BEGIN Dataset records

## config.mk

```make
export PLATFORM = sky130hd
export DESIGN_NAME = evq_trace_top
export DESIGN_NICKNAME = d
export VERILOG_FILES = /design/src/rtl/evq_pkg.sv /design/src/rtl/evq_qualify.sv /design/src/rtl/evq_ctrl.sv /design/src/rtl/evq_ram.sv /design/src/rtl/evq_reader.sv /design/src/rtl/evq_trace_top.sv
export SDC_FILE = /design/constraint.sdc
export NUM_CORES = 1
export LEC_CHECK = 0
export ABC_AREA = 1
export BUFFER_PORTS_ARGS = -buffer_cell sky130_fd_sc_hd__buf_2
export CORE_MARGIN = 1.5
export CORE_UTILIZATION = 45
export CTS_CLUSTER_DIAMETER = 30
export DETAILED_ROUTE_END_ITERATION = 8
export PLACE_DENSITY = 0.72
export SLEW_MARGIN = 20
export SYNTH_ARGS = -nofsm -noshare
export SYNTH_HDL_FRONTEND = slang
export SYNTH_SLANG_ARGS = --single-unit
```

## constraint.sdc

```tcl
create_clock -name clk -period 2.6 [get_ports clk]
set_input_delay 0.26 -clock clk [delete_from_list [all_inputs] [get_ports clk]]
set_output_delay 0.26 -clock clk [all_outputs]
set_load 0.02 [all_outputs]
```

END Dataset records
BEGIN Dataset records

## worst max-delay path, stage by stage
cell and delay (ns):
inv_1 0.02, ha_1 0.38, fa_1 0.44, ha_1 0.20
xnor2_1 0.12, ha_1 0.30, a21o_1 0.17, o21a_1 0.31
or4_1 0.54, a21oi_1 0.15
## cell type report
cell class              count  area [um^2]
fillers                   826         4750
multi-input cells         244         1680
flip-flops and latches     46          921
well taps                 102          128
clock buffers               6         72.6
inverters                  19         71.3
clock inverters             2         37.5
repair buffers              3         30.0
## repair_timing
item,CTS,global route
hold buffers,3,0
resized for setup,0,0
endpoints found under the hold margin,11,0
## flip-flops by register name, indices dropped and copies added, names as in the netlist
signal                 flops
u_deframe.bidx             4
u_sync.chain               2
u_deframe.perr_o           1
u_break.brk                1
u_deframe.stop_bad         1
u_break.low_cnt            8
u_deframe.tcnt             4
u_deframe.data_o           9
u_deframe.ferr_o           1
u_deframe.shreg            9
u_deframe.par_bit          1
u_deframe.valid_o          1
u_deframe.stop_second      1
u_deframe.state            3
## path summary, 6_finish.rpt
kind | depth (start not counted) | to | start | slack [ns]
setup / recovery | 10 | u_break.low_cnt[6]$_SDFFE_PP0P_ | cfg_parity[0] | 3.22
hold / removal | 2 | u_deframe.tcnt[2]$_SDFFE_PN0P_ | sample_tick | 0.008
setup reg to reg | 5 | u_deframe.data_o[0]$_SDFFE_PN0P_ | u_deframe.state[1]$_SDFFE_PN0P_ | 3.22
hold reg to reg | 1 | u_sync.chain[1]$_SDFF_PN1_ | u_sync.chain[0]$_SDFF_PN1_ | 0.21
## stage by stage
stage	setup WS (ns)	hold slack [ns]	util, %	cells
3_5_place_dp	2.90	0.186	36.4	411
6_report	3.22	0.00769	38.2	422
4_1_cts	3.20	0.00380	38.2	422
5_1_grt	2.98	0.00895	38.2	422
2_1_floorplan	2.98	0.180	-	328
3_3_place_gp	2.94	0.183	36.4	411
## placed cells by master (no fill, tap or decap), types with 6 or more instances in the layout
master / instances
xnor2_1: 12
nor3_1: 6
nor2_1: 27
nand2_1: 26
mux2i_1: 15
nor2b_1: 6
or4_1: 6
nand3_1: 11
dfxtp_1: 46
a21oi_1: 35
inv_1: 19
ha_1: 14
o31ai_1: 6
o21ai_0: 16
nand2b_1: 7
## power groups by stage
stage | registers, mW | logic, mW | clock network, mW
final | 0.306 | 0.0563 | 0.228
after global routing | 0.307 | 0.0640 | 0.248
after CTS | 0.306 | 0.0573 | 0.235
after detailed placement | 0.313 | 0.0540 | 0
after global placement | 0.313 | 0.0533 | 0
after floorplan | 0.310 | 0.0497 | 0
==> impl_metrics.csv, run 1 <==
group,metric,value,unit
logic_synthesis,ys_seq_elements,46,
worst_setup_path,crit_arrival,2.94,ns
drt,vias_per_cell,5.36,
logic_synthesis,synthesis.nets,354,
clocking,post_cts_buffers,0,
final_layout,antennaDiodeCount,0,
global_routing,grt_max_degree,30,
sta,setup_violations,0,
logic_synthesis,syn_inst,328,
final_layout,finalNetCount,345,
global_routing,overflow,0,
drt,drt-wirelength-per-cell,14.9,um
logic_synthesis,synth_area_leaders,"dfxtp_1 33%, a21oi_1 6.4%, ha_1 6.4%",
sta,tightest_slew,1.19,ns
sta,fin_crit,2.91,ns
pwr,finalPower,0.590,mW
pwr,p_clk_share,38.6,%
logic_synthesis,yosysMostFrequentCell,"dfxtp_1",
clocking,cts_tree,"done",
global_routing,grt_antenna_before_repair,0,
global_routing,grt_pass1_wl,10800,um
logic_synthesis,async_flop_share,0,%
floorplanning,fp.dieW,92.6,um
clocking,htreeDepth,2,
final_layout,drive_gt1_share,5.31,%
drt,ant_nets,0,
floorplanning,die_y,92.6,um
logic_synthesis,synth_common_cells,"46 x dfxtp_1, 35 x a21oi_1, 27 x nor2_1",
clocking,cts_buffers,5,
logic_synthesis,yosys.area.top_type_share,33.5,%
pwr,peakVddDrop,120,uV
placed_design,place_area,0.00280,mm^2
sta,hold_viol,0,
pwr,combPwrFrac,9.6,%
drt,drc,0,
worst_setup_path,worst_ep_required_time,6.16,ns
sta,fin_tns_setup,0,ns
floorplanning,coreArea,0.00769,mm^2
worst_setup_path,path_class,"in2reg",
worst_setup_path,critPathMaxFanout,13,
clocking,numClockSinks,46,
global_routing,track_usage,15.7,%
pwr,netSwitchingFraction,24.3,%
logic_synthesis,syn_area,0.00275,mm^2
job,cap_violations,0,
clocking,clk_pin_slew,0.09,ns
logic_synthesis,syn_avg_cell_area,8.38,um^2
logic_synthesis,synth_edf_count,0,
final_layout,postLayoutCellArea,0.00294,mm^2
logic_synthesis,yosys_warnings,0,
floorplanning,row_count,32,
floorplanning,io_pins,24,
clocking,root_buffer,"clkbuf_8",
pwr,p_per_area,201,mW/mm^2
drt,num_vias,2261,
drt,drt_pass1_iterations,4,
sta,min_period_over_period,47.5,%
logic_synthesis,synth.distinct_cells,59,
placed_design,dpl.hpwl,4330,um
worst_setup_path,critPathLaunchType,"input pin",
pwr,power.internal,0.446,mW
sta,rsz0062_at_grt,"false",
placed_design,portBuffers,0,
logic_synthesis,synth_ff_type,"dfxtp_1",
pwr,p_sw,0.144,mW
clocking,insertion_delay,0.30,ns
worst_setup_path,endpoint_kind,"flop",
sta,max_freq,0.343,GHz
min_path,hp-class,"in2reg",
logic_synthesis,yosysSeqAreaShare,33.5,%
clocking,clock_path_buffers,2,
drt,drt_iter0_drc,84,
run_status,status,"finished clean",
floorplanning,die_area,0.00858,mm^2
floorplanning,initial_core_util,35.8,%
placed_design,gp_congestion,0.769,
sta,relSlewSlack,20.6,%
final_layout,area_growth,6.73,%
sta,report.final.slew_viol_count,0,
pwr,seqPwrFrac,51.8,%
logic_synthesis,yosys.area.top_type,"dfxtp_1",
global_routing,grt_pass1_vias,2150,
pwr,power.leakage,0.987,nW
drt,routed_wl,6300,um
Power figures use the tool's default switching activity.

END Dataset records

Find the lines in the records that contain the word "inverters", then copy every one of them.

> _Output for this exercise_
inverters                  19         71.3
clock inverters             2         37.5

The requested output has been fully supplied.